Public information for the use of the whole society
In its final report, the Open Data working group presents a roadmap and concerted practices for the opening up of public data. The goal is that open data will become a part of the basic activities in the administrative sector. Easy availability of information will create new service business and make administration more efficient.
Opening up public data for the reuse of external parties is one of the top projects in the Government's agenda.
The project is based on the Government's March 2011 decision-in-principle according to which data resources produced with public funding will be released for the use of citizens and companies.
- The decision about public administration becoming an active information provider was confirmed in the Government's March discussion on spending limits. Now it is the time to implement that decision, says Krista Kiuru, Minister of Housing and Communications.
- Making information public creates new opportunities for companies and communities, but the administration will also reap benefits from it. It is important also that transparency in the society's activities is augmented by active provision of information for public use, Minister Kiuru points out.
In practice, opening up data means that digital data administered by the public sector will be converted into a format in which it is easy to reuse: for example, in the software development of services offered to citizens and in the information flow between authorities.
The roadmap of what and when
In April 2012, the Ministry of Transport and Communications set up a working group, the task of which was to make proposals and implement measures required to promote the reuse of traffic and communication data. The working group included all the agencies of the administrative branch: Finnish Meteorological Institute, The Finnish Transport Agency, Trafi and Finnish Communications Regulatory Agency.

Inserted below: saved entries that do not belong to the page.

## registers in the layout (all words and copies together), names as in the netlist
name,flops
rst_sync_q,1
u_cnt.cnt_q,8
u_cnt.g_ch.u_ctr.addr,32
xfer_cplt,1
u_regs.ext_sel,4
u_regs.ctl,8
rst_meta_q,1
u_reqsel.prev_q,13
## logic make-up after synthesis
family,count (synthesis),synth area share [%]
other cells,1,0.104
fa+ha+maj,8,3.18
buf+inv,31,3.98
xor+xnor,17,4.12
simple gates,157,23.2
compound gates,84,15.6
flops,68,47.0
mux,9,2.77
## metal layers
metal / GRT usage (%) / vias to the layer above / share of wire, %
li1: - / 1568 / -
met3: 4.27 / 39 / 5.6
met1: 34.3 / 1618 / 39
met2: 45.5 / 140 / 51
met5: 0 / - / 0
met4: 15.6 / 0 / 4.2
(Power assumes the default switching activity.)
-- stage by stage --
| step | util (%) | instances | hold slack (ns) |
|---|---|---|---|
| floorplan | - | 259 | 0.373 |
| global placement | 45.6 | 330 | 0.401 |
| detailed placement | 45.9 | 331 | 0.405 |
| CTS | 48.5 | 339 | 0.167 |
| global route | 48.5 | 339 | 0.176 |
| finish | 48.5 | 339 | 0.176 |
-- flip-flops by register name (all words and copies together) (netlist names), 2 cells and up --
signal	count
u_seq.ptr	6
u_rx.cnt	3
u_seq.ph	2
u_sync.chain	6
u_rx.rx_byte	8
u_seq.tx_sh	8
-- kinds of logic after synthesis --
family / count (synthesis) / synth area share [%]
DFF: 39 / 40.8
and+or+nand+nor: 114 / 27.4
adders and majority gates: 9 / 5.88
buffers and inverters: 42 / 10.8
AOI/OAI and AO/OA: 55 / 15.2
## config.mk

```make
export PLATFORM = sky130hd
export DESIGN_NAME = sec_prescaler
export DESIGN_NICKNAME = d
export VERILOG_FILES = /design/src/rtl/sec_prescaler_pkg.sv /design/src/rtl/trim_source_mux.sv /design/src/rtl/second_counter.sv /design/src/rtl/sec_prescaler.sv
export SDC_FILE = /design/constraint.sdc
export NUM_CORES = 1
export LEC_CHECK = 0
export BUFFER_PORTS_ARGS = -buffer_cell sky130_fd_sc_hd__clkbuf_2
export CORE_MARGIN = 10
export CORE_UTILIZATION = 45
export CTS_BUF_LIST = sky130_fd_sc_hd__clkbuf_16
export DETAILED_ROUTE_END_ITERATION = 6
export PLACE_DENSITY = 0.75
export SETUP_SLACK_MARGIN = 0.1
export SLEW_MARGIN = 25
export SYNTH_ARGS = -nofsm -noshare
export SYNTH_HDL_FRONTEND = slang
export SYNTH_SLANG_ARGS = --single-unit
```

## constraint.sdc

```tcl
create_clock -name clk -period 1.6 [get_ports clk]
set_input_delay 0.32 -clock clk [delete_from_list [all_inputs] [get_ports clk]]
set_output_delay 0.32 -clock clk [all_outputs]
set_load 0.005 [all_outputs]
```

## src/rtl/sec_prescaler_pkg.sv

```systemverilog
package sec_prescaler_pkg;

    typedef enum logic {
        SRC_SOFT = 1'b0,
        SRC_HARD = 1'b1
    } trim_src_e;

    typedef struct packed {
        logic      run;
        logic      hw_armed;
        trim_src_e src;
    } pre_cfg_t;

    // Hardware word only when its source is chosen and trimming is armed
    function automatic logic use_hard(input pre_cfg_t cfg);
        return (cfg.src == SRC_HARD) && cfg.hw_armed;
    endfunction

    // Nominal trim word for a counter of the given width: half range minus one
    function automatic int unsigned nominal_trim(input int unsigned width);
        return (32'd1 << (width - 1)) - 32'd1;
    endfunction

endpackage

```

## src/rtl/trim_source_mux.sv

```systemverilog
module trim_source_mux
    import sec_prescaler_pkg::*;
#(
    parameter int unsigned CAL_W = 16
) (
    input  pre_cfg_t         cfg,
    input  logic [CAL_W-1:0] soft_word,
    input  logic [CAL_W-1:0] hard_word,
    output logic [CAL_W-1:0] chosen_word
);

    always_comb begin
        if (use_hard(cfg)) begin
            chosen_word = hard_word;
        end else begin
            chosen_word = soft_word;
        end
    end

endmodule

```

## src/rtl/second_counter.sv

```systemverilog
module second_counter #(
    parameter int unsigned CAL_W     = 16,
    parameter int unsigned RESET_LIM = 32767
) (
    input  logic             clk,
    input  logic             rst,
    input  logic             run,
    input  logic [CAL_W-1:0] next_lim,
    output logic [CAL_W-1:0] count,
    output logic [CAL_W-1:0] limit,
    output logic             tick
);

    localparam logic [CAL_W-1:0] LIM_INIT = CAL_W'(RESET_LIM);

    logic [CAL_W-1:0] cnt_q;
    logic [CAL_W-1:0] lim_q;
    logic             tick_q;
    logic             at_end;

    assign at_end = (cnt_q == lim_q);

    always_ff @(posedge clk) begin
        if (rst) begin
            cnt_q  <= '0;
            lim_q  <= LIM_INIT;
            tick_q <= 1'b0;
        end else if (!run) begin
            // stopped: rest at zero and track the selected word
            cnt_q  <= '0;
            lim_q  <= next_lim;
            tick_q <= 1'b0;
        end else if (at_end) begin
            // boundary: close the second and adopt the new word
            cnt_q  <= '0;
            lim_q  <= next_lim;
            tick_q <= 1'b1;
        end else begin
            cnt_q  <= cnt_q + 1'b1;
            tick_q <= 1'b0;
        end
    end

    assign count = cnt_q;
    assign limit = lim_q;
    assign tick  = tick_q;

endmodule

```

## src/rtl/sec_prescaler.sv

```systemverilog
module sec_prescaler
    import sec_prescaler_pkg::*;
#(
    parameter int unsigned CAL_W = 16
) (
    input  logic             clk,
    input  logic             rst,
    input  logic             run_en,
    input  logic             cal_hw_en,
    input  logic             cal_src_hw,
    input  logic [CAL_W-1:0] sw_cal,
    input  logic [CAL_W-1:0] hw_cal,
    output logic             sec_tick,
    output logic [CAL_W-1:0] cal_in_use
);

    localparam int unsigned DEF_TRIM = nominal_trim(CAL_W);

    pre_cfg_t         cfg;
    logic [CAL_W-1:0] chosen;
    logic [CAL_W-1:0] sec_count;

    assign cfg.run      = run_en;
    assign cfg.hw_armed = cal_hw_en;
    assign cfg.src      = cal_src_hw ? SRC_HARD : SRC_SOFT;

    trim_source_mux #(
        .CAL_W(CAL_W)
    ) u_mux (
        .cfg        (cfg),
        .soft_word  (sw_cal),
        .hard_word  (hw_cal),
        .chosen_word(chosen)
    );

    second_counter #(
        .CAL_W    (CAL_W),
        .RESET_LIM(DEF_TRIM)
    ) u_count (
        .clk     (clk),
        .rst     (rst),
        .run     (cfg.run),
        .next_lim(chosen),
        .count   (sec_count),
        .limit   (cal_in_use),
        .tick    (sec_tick)
    );

endmodule

```

### After elaboration in Yosys (flattened, before gate mapping)

Cells that the tools add are included.

| storage, ports and cells | value |
|---|---|
| bits in registers | 33 |
| word-level logic and storage cells | 15 |
| input port bits | 37 |
| output and inout port bits | 17 |

| operators by class | value |
|---|---|
| add/sub/neg operators | 1 |
| bitwise operators | 1 |
| mux-type cells | 5 |
| eq/ne operators | 2 |
| reductions and logical operators | 3 |

Operator list:

| operator | count |
|---|---|
| $mux 16 | 3 |
| $add 16x1->16 const B | 1 |
| $eq 16x16->1 | 1 |
| $reduce_or 3->1 | 1 |
| $mux 1 | 2 |
| $ne 2x1->1 const B | 1 |
| $reduce_or 2->1 | 1 |
| $logic_and 1x1->1 | 1 |
| $not 1->1 | 1 |

### Logic depth before layout (Yosys ltp)

| depth | value |
|---|---|
| depth in word-level cells | 5 |
| gate-level depth with buffers | 7 |
| mapped depth without buffers | 5 |

### Cells and area by module

Synthesis repeated with hierarchy kept, for this count alone.

| second synthesis, totals | value |
|---|---|
| cells, all modules | 190 |
| area, all modules | 1834.3 um^2 |

By module, submodules not included:

| module | area each (um^2) | instances | cells an instance | sequential area each (um^2) |
|---|---|---|---|---|
| second_counter | 1599.0 | 1 | 172 | 660.6 |
| trim_source_mux | 235.2 | 1 | 18 | 0.0 |

### Worst setup path after synthesis

No wires, ideal clock.

| path | value |
|---|---|
| path kind | reg2reg |
| start | register u_count.cnt_q[0], in the netlist u_count.count[0] |
| end | register u_count.cnt_q[14], in the netlist u_count.count[14] |
| cell stages (with the launch flop) | 6 |
| path buffers | 0 |
| setup time | 0.086 ns |
| slack | 0.002 ns |
| arrival | 1.513 ns |
| required time | 1.514 ns |
| path through | dfxtp_1 -> ha_1 -> nand3_1 -> or2_1 -> or3_1 -> a211oi_1 |

| on the way | value |
|---|---|
| cells in the longest elaborated chain, start to end | 2 |
| elaborated cells between the ends (all ways) | 3 |

RTL lines:

| what | RTL line | source |
|---|---|---|
| start: declaration | second_counter.sv:16 | `logic [CAL_W-1:0] cnt_q;` |
| start signal: assignment | second_counter.sv:39 | `cnt_q <= cnt_q + 1'b1;` |
| parallel branches: the longest is 2 deep, another holds $add 16x1->16 | -- |  |

Several ways; the timed one is not identified.
A chain may end at the register's enable or synchronous reset.

### Final worst setup path

| path | value |
|---|---|
| start | register u_count.cnt_q[8], in the netlist u_count.count[8] |
| end | register u_count.cnt_q[15], in the netlist u_count.count[15] |

Same word-level chain as after synthesis.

During its work, the working group mapped all data in the administrative sector and identified technical and legislative reform needs. In addition, the working group evaluated the impacts on the traffic and communication sector from opening up the data.
The final result of the work was a roadmap, which consists of a listing and a schedule for the release of the data. The working group also defined common practices for more extensive use of the information resources, so that the utilization of the data in different contexts would be as easy and smooth as possible.
Real-time traffic information and weather data was judged by the working group as the most important data to be opened to the public because there was a demand for this already. Traffic information includes information on traffic networks, schedule and route information for public transport, navigational data and technical data on means of transport. Weather information includes real-time weather and sea observations, climate data and national weather prediction model data. In addition, the working group proposed the release of the data on the state of communication networks.
The working group also proposes that making information available and promoting its use should be made a part of everyday activities of the agencies. The aim is that the practices of information release should be as smooth and uniform as possible, for example in regard of terms and conditions of use.
The costs of opening up the data were estimated to be approximately 40 million euros for the administrative branch of the Ministry of Traffic and Communication for 2013-2017 by the working group. According to the estimate, on the long run the economic and societal benefits created by the opening would be greater than the costs.
Liikenteen ja viestinnän avoin tieto (Open Data for Traffic and Communication). The report of the working group (Publications of the Ministry of Transport and Communications 10/2013) is available for reading at the Ministry's web site www.lvm.fi.